Three alert classes per critical table — that's it.
- Freshness — the table has been updated within its SLO.
MAX(loaded_at)more than N hours old → page. The single most useful alert in data engineering. - Volume — today's row count is within historical band. MAD-based check (median + N*MAD) over the last 30 days. Catches both sudden drops (pipeline broken) and sudden spikes (bot traffic, duplicate insert).
- Schema drift — no unexpected column rename, removal, or type change. Compare today's
information_schema.columnsto yesterday's; alert on diff.
Nothing else fires alerts. Other checks (null rate, value distribution, business invariants) live on a dashboard — visible, monitored, but not paging.

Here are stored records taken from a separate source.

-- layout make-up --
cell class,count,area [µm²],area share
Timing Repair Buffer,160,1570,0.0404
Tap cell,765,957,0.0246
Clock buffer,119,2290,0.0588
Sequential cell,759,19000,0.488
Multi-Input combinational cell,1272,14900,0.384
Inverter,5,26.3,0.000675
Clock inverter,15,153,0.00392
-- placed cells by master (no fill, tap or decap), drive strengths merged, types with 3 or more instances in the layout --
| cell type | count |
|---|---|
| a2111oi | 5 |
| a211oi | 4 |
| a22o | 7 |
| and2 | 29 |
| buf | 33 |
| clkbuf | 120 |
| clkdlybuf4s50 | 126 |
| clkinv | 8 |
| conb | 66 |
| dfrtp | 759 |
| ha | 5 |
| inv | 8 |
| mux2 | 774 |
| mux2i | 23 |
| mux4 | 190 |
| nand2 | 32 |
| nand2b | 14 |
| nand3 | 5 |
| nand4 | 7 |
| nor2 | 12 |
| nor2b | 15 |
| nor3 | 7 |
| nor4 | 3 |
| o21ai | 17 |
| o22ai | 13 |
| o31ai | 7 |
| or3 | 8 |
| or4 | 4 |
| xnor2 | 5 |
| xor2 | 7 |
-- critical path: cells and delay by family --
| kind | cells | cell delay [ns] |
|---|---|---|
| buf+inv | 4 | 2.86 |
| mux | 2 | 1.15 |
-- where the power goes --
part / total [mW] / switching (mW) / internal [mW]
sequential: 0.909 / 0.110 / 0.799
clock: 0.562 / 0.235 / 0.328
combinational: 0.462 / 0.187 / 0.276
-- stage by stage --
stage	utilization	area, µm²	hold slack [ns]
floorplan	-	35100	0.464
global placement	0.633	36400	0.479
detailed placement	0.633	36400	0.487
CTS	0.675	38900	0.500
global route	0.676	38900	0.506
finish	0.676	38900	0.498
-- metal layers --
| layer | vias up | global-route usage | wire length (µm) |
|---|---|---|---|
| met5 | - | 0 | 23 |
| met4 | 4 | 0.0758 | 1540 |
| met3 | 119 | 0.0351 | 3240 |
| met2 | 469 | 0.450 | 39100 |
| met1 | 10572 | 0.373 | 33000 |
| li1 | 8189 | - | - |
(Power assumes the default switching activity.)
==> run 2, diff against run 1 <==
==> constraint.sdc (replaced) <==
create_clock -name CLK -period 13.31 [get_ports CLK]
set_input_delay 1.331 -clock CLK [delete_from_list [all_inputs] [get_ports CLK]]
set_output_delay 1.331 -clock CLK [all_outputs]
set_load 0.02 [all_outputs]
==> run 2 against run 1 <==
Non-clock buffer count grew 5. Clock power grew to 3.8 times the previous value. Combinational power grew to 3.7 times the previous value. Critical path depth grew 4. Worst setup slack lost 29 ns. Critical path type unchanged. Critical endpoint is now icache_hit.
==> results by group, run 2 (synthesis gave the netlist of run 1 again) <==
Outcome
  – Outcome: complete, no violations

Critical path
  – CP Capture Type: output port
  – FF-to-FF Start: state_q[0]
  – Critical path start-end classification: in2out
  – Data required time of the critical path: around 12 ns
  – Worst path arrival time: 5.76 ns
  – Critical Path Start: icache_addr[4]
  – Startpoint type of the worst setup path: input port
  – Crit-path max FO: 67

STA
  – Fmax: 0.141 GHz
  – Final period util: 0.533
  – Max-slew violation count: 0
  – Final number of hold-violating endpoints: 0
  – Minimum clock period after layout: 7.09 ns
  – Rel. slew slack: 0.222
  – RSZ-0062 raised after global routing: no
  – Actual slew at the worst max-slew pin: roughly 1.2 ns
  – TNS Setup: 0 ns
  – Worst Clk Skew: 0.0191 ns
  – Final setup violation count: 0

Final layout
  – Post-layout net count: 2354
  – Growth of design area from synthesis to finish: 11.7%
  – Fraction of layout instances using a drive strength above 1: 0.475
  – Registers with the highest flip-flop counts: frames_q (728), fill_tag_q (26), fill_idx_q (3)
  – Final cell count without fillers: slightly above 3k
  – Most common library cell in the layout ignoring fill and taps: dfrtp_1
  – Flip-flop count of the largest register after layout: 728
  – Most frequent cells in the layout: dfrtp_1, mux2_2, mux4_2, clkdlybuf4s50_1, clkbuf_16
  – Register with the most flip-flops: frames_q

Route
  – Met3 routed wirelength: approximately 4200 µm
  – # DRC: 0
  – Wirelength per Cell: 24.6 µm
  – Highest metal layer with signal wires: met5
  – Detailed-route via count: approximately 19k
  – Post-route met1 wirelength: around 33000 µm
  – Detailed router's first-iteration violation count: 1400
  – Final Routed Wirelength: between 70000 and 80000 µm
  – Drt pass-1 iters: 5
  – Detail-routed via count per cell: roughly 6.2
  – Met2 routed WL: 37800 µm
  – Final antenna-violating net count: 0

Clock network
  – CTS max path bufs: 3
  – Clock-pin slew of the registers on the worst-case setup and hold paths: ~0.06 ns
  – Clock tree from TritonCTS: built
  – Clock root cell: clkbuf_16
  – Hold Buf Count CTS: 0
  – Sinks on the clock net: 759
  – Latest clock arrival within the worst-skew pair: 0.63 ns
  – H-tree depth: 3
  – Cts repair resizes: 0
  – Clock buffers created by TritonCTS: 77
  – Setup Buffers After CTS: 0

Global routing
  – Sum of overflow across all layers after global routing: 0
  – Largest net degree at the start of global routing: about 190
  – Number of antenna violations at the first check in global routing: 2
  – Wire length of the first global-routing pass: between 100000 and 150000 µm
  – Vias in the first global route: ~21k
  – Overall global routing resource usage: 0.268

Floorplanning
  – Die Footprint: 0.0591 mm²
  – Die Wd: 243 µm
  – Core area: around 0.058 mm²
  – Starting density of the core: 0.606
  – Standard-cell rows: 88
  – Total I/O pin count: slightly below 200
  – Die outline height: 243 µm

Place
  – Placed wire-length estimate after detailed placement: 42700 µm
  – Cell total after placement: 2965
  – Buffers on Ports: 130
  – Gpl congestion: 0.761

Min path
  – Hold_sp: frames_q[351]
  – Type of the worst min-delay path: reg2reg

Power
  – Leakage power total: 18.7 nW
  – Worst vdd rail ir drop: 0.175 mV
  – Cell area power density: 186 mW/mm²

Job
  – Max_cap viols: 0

Three classes, three populations
┌─────────┐
│ PAGE │ ◄ wakes the owner.
│ │ ~5/week per critical table.
└─────────┘ freshness, volume, schema drift.
┌──────────────┐
│ WARN │ ◄ Slack ping to the owner.
│ │ ~30/week.
└──────────────┘ p95 latency, slow queries, retries.
┌────────────────────────┐
│ INFO (dashboard) │ ◄ no notification.
│ │ hundreds of checks.
│ │ null rates, distributions,
└────────────────────────┘ business invariants.
4 200/week alerts in one Slack channel = no alerts. The pyramid above — about 5 pages, 30 warns, the rest on a dashboard — is what a healthy on-call looks like. Promote a check from INFO to WARN to PAGE only when you'd actually want to be woken up for it.
The owner rule
Every table has one named owner — a human (or a small team alias). The owner's name is in:
- The alert routing — pages go to the owner's pager, not a shared channel.
- The dbt model description —
meta: { owner: 'analytics-platform' }. - The runbook.
Why one owner. Two people sharing on-call for the same table reliably becomes zero people. The bystander effect, applied to your data platform. If two teams genuinely share a table, define a primary and a secondary; the primary pages, the secondary backs up.
Implement a freshness check. The fixture's `orders` table has a `created_at`. Compute the age of the most recent row in hours (`age_hours`) and a flag `is_stale` set to true if older than 24 hours. (Note: the fixture data is from March/April 2024, so `is_stale` will be `true` against any current `now()`.) Return one row, two columns.
Takeaway: three alert classes per critical table — freshness, volume, schema drift. Every table has one named owner. Everything else is a dashboard. The shared #data-alerts channel is the anti-pattern. Fewer, sharper, owned alerts beat 4,200 a week.